*Task statement*: Look through the entries below and report every line that has "stage".

Extracted data Start Marker

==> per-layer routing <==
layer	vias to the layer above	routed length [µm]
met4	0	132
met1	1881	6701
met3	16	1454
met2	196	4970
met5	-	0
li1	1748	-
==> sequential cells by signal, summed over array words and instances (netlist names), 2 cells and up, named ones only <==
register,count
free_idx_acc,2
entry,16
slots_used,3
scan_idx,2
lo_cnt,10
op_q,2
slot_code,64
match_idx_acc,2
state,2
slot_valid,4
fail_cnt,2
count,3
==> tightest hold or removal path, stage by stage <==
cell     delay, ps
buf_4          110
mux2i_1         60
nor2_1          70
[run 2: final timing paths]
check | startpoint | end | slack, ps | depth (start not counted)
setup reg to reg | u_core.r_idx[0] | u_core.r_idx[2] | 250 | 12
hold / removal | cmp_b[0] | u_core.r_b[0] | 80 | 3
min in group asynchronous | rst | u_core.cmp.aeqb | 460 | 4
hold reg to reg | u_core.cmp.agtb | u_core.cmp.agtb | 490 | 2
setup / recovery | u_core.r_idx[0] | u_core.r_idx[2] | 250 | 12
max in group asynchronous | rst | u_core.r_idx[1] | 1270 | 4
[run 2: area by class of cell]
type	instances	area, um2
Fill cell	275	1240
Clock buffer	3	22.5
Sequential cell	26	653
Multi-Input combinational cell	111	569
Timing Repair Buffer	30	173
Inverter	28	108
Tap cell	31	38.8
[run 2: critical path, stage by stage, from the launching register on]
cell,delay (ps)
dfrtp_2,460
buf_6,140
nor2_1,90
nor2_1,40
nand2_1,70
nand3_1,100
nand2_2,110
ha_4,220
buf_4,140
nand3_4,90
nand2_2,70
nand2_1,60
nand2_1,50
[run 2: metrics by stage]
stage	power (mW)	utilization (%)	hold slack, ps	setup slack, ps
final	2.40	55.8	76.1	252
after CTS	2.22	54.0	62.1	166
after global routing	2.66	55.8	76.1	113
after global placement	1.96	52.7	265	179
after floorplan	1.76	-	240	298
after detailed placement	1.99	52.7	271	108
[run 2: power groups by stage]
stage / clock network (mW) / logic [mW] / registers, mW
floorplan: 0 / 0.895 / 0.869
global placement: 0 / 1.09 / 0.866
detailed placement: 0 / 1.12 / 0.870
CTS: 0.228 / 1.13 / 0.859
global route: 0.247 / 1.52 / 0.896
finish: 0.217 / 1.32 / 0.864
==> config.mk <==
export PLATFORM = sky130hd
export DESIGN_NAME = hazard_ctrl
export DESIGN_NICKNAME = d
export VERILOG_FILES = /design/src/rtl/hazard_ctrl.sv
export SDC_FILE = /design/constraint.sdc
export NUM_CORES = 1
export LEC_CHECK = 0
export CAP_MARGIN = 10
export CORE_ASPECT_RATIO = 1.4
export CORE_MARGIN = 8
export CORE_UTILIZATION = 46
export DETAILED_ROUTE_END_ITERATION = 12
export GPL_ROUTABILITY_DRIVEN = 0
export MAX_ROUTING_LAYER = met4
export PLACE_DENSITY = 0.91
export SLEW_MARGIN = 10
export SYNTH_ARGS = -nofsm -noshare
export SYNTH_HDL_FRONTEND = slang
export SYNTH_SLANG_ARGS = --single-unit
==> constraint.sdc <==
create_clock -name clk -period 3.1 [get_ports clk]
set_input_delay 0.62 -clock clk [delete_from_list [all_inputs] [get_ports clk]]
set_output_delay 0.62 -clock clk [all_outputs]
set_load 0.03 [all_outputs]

Extracted data End Marker

*Solution to this exercise*:
==> tightest hold or removal path, stage by stage <==
[run 2: critical path, stage by stage, from the launching register on]
[run 2: metrics by stage]
stage	power (mW)	utilization (%)	hold slack, ps	setup slack, ps
[run 2: power groups by stage]
stage / clock network (mW) / logic [mW] / registers, mW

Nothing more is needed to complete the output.